At JustWatch, we’re collecting and aggregating millions of different streaming offers from all kinds of Video on Demand providers (such as Netflix or Amazon Instant Video) on our platform. After being collected by our custom web scraper built in Go, they get ingested into our Content API in order to be matched, combined, cleaned and finally being stored into our PostgreSQL and ElasticSearch backends.
Recently, we found ourselves upgrading the PostgreSQL database hardware behind our Content API pretty often. On one hand, some of this was expected - as within just one and a half years, we went from indexing just a handful of streaming providers in three countries to indexing 70 streaming providers in 17 countries on a daily base. Meanwhile, on the traffic side we were growing from zero to several million active users per month.
On the other hand, something still seemed off - and just crunching the numbers on top of my head, our ingest rate was getting slightly slower every day than it actually should, even when accounting for additional catalogue size and traffic growth. Our database load used to be rather write heavy, but the reads increased in a disproportionate amount every day, and we kept throwing money at the problem without really knowing why.

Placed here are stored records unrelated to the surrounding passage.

**src/rtl/hqw_pkg.sv**
```systemverilog
// Shared types for the Huber quality-control weight block.
// No dependencies.
package hqw_pkg;

  // How the final stage picks the weight.
  typedef enum logic [1:0] {
    WSEL_ONE  = 2'd0,
    WSEL_ZERO = 2'd1,
    WSEL_CALC = 2'd2
  } wsel_t;

  // Control that travels with each word down the pipeline.
  typedef struct packed {
    logic  valid;
    wsel_t wsel;
    logic  outlier;
    logic  bad;
  } ctl_t;

  localparam logic [1:0] CFG_ENABLE = 2'd0;
  localparam logic [1:0] CFG_CLEFT  = 2'd1;
  localparam logic [1:0] CFG_CRIGHT = 2'd2;

endpackage

```
**src/rtl/hqw_final.sv**
```systemverilog
// Last stage: pick the weight, scale the departure, hold the result word.
// Depends on hqw_pkg.
module hqw_final import hqw_pkg::*; #(
  parameter int DATA_WIDTH = 32,
  parameter int FRAC_BITS  = 16
) (
  input  logic                         clk,
  input  logic                         rst_n,
  input  logic                         en,
  input  ctl_t                         ctl_i,
  input  logic signed [DATA_WIDTH-1:0] d_i,
  input  logic [FRAC_BITS:0]           k_i,
  output logic                         valid_o,
  output logic [FRAC_BITS:0]           weight_o,
  output logic signed [DATA_WIDTH-1:0] wdep_o,
  output logic                         outlier_o,
  output logic                         bad_o
);
  localparam int D = DATA_WIDTH;
  localparam int F = FRAC_BITS;

  logic [F:0]     w;
  logic [D-1:0]   mag;
  logic [D+F:0]   prod;
  logic           valid_r, outlier_r, bad_r;
  logic [F:0]     weight_r;
  logic [D-1:0]   wdep_r;

  always_comb begin
    unique case (ctl_i.wsel)
      WSEL_ONE:  w = (F+1)'(1) << F;
      WSEL_ZERO: w = '0;
      WSEL_CALC: w = k_i;
      default:   w = '0;
    endcase
    mag  = d_i[D-1] ? D'(-d_i) : D'(d_i);
    prod = (D+F+1)'(mag[D-1:F]) * (D+F+1)'(w) +
           (((D+F+1)'(mag[F-1:0]) * (D+F+1)'(w)) >> F);
  end

  always_ff @(posedge clk) begin
    if (!rst_n) begin
      valid_r <= 1'b0;
    end else if (en) begin
      valid_r <= ctl_i.valid;
    end
  end

  always_ff @(posedge clk) begin
    if (en) begin
      weight_r  <= w;
      wdep_r    <= d_i[D-1] ? D'(-prod) : D'(prod);
      outlier_r <= ctl_i.outlier;
      bad_r     <= ctl_i.bad;
    end
  end

  assign valid_o   = valid_r;
  assign weight_o  = weight_r;
  assign wdep_o    = wdep_r;
  assign outlier_o = outlier_r;
  assign bad_o     = bad_r;
endmodule

```
**config.mk**
```make
export PLATFORM = sky130hd
export DESIGN_NAME = hqw_final
export DESIGN_NICKNAME = d
export VERILOG_FILES = /design/src/rtl/hqw_pkg.sv /design/src/rtl/hqw_final.sv
export SDC_FILE = /design/constraint.sdc
export NUM_CORES = 1
export LEC_CHECK = 0
export ABC_AREA = 1
export BUFFER_PORTS_ARGS = -buffer_cell sky130_fd_sc_hd__buf_2
export CAP_MARGIN = 15
export CORE_ASPECT_RATIO = 1.5
export CORE_MARGIN = 2
export CORE_UTILIZATION = 38
export CTS_CLUSTER_DIAMETER = 80
export CTS_CLUSTER_SIZE = 28
export DETAILED_ROUTE_END_ITERATION = 10
export GPL_ROUTABILITY_DRIVEN = 0
export SLEW_MARGIN = 30
export SYNTH_ARGS = -nofsm -noshare
export SYNTH_HDL_FRONTEND = slang
export SYNTH_SLANG_ARGS = --single-unit
```
**constraint.sdc**
```tcl
create_clock -name clk -period 24 [get_ports clk]
set_clock_uncertainty 0.15 [all_clocks]
set_input_delay 4.8 -clock clk [delete_from_list [all_inputs] [get_ports clk]]
set_output_delay 4.8 -clock clk [all_outputs]
set_load 0.03 [all_outputs]
```
==> reports/qor.yml, run 1 <==
slew_headroom_pct: 31.56
antenna_found_initial: 0
grt_pass1_vias: 20763
setup_ws_ps: 7209
yosysTopAreaCellShare_pct: 38.45
routedWlPerCell_um: 18.48
die_h_um: 301.6
antenna_left: 0
finalNetCount: 3775
ys_top_cells_by_area: "fa_1 38%, nand2_1 13%, inv_1 13%"
max_freq_mhz: 59.55
path_clk_slew_ps: 90
vias_per_cell: 5.047
hold_start: "valid_o"
start_kind: "input pin"
area.sequential_um2: 1551
grt_pass1_wl_mm: 112.8
slowest_delay_ps: 560
cts-buffers-inserted: 5
dieArea_um2: 61060
die_w_um: 202.4
syn_to_final_growth_pct: 6.919
sw_frac_of_total_pct: 60.09
setup.worst_path.class: "input pin to flop"
synth_nets: 3713
hpwlAfterDp_mm: 59.14
yosysSeqAreaShare_pct: 6.913
irDropWorstVdd_v: 0.00007928
ys.flop_type: "edfxtp_1"
clkSinkCount: 52
powerDensity_nw_per_um2: 71.14
vias: 19472
syn_inst: 3018
pwr-share-clk_pct: 5.3
antenna_cells: 0
synth_seq_cells: 52
cts_root_buffer: "clkbuf_16"
tns_ps: 0
post_cts_resize_count: 0
reg2reg_from: "valid_o"
tightest_slew_ps: 1020
fin_util_pct: 40.92
ys_warn_count: 0
pwr-share-seq_pct: 9.7
clkLatencyLatePin_ps: 330
slowest_stage: "fa_1"
p_leak_nw: 12.42
fillers: 6248
cp.arrival_ps: 16710
port_buffers: 108
track_usage_pct: 24.12
drt_wl_total_mm: 71.31
cts_buffer_depth: 2
switchingPower_w: 0.001026
setup_violations: 0
cts_tree: "built"
ioPinCount: 109
holdPathStages: 2
total_power_w: 0.001707
hold_ws_ps: 402.4
maxCapViolCount: 0
multi_input_area_um2: 17680
grt_overflow: 0
r2r_end: "valid_o"
final_max_slew_viol_count: 0
end_kind: "flop"
synth-edff-count: 51
pre_cts_slack_ps: 7050
post-route-min-period_ps: 16790
cts_setup_buffers: 0
cp_data_required_time_ps: 23920
status: "finished clean"
power_frac_comb_pct: 85.0
htreeDepth: 2
syn_area_per_cell_um2: 7.436
hold_class: "flop to flop"
synth.cell_area_um2: 22440
rows: 109
ctsHoldBuffers: 0
fin_crit_sh_pct: 69.96
hold_violations: 0
grt_start_max_net_pins: 55
start_util_pct: 38.27
drive_above_1_share_pct: 6.134
firstDrtPassIters: 5
synth_top_cell_by_area: "fa_1"
holdPathEnd: "valid_o"
route.detailed.drc: 0
worst-path-max-fanout: 11
intPower_w: 0.0006812
cpMostUsedCell: "nand2_1"
drtIter0Drc: 1018
yosysUniqueCellTypes: 45
async_flop_share_pct: 0
r2r_slack_ps: 23190
r2r_cells: 2
rsz0062_at_grt: "false"
core-area_um2: 58640
layer usage:
metal,up-vias,wire length [um],track usage (%)
met5,-,0,0
met4,0,5384,15.73
met3,266,3318,2.626
met2,656,38170,45.58
met1,9581,24440,25.13
li1,8969,-,-
Yosys cell counts (2+ instances only):
cell type and number:
inv_1 752, xor2_1 23, nor3_4 3, buf_2 6, nand4_1 24, edfxtp_1 51, a31oi_1 10, clkinv_1 13
a21boi_0 3, buf_1 3, o21bai_1 3, xor2_2 3, o21ai_1 4, nand2_1 801, nand3_1 85, buf_4 3
clkbuf_1 65, and3_1 2, nor2_1 323, ha_1 207, buf_6 2, xnor2_1 20, nor3_2 2, or2_2 12
fa_1 431, o221ai_1 2, nand3b_1 12, nor4_1 10, nor2_2 8, a21o_1 5, nand3_2 4, o21a_1 7
a21oi_1 55, o21ai_0 31, nand2_2 6, inv_2 2, nor3_1 17
how the worst max path moves through the flow:
stage          cells past startpoint  slack, ps     start    endpoint
6_report                          54       7210    d_i[0]  wdep_o[25]
5_1_grt                           55       6460    d_i[0]  wdep_o[25]
4_1_cts                           54       7340    d_i[0]  wdep_o[25]
3_5_place_dp                      52       7050    d_i[0]  wdep_o[31]
3_3_place_gp                      50       6940  ctl_i[2]  wdep_o[25]
2_1_floorplan                     54       9230    d_i[0]  wdep_o[25]
flip-flops by register name, summed over array words and instances, names as in the netlist:
| register | flops |
|---|---|
| bad_o | 1 |
| outlier_o | 1 |
| valid_o | 1 |
| wdep_o | 32 |
| weight_o | 17 |
final cells by class:
cell class	count	share of cell area [%]
Clock buffer	5	0.5215
Clock inverter	3	0.1773
Multi-Input combinational cell	2119	73.70
Tap cell	777	4.052
Inverter	768	12.02
Timing Repair Buffer	134	3.066
Sequential cell	52	6.466
cells in the final DEF, fill, tap and decap left out, types with 20 or more instances in the layout:
| master | synthesis | final |
|---|---|---|
| fa_1 | 431 | 431 |
| buf_4 | 3 | 26 |
| o21ai_0 | 31 | 31 |
| nand3_1 | 85 | 85 |
| nand4_1 | 24 | 24 |
| a21oi_1 | 55 | 55 |
| xor2_1 | 23 | 23 |
| edfxtp_1 | 51 | 51 |
| buf_2 | 6 | 108 |
| nand2_1 | 801 | 800 |
| inv_1 | 752 | 750 |
| xnor2_1 | 20 | 20 |
| nor2_1 | 323 | 321 |
| ha_1 | 207 | 207 |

But then one day, I went to actually find out - and this story is meant to guide you in a similar effort.
First check: Black box metrics
A good first step in diagnosing performance problems is simply looking at the database from the outside. Fortunately, we’re using Amazon RDS for PostgreSQL, which in this case brought us a lot of necessary metrics right out of the box.
Actually, this didn’t look too far off. Yes, the CPU is quite high but I knew we were rather CPU bound and did do so on purpose. Lots of RAM still freeable, connections look stable, no sudden spiky behavior anywhere. If there would have been simple resource starvations or problems with too frequent AUTOVACUUMs, we would have seen more pronounced changes or flatlines at this stage already.
Second check: Peeking inside
If we can’t see anything from the outside, let’s have a look inside. For a quick first check on any databases running wild, I’m usually using the super helpful PGHero tool by the Instacart people:
Having a look on the dashboard after connecting reveals nothing that’s particularly off. Index size and usage looks good, just some yellow tabs that aren’t that important to us right now: Cache hit rate is “low” at 96% which is still pretty okay, also there are some long running maintenance and VACUUM queries lingering around. Nothing to see here, move on.
Third check: Index size
Now one of the caveats to watch out for when working with RDBMS is the point where heavily used indices don’t fit into RAM anymore. As a rule of thumb, if you see this happening, it looks like your queries per second graph is hitting a brick wall and everything will get worse pretty suddenly. With SSDs, this will be a tad less pronounced but still very visible. For this reason, it was less likely to be the root problem here, but I wanted to check it anyway. As this isn’t one of the metrics PG will effortlessly tell you, we need a trick here.
One of the more awesome things about relational databases like MySQL or PostgreSQL is that they heavily dogfood in a pretty cool way. Which means that a lot of their own internal runtime metadata is stored in relational tables and in that way is available to query by SQL - just like you already know how to do. So let’s use that!
-- adapted from https://wiki.postgresql.org/wiki/Disk_Usage -- ...you'll obviously need superuser permissions for this WITH entries AS ( SELECT *, total_bytes-index_bytes-COALESCE(toast_bytes,0) AS table_bytes FROM ( SELECT c.oid,nspname AS table_schema, relname AS TABLE_NAME , c.reltuples AS row_estimate , pg_total_relation_size(c.oid) AS total_bytes , pg_indexes_size(c.oid) AS index_bytes , pg_total_relation_size(reltoastrelid) AS toast_bytes FROM pg_class c LEFT JOIN pg_namespace n ON n.oid = c.relnamespace WHERE relkind = 'r' AND nspname = 'contentdb' -- insert your DB name here ) a ) SELECT SUM(total_bytes), pg_size_pretty(SUM(index_bytes)) FROM entries ;
…which yields 13 GiB, quite close to RAM size but not enough to explain the increased reads. Not it.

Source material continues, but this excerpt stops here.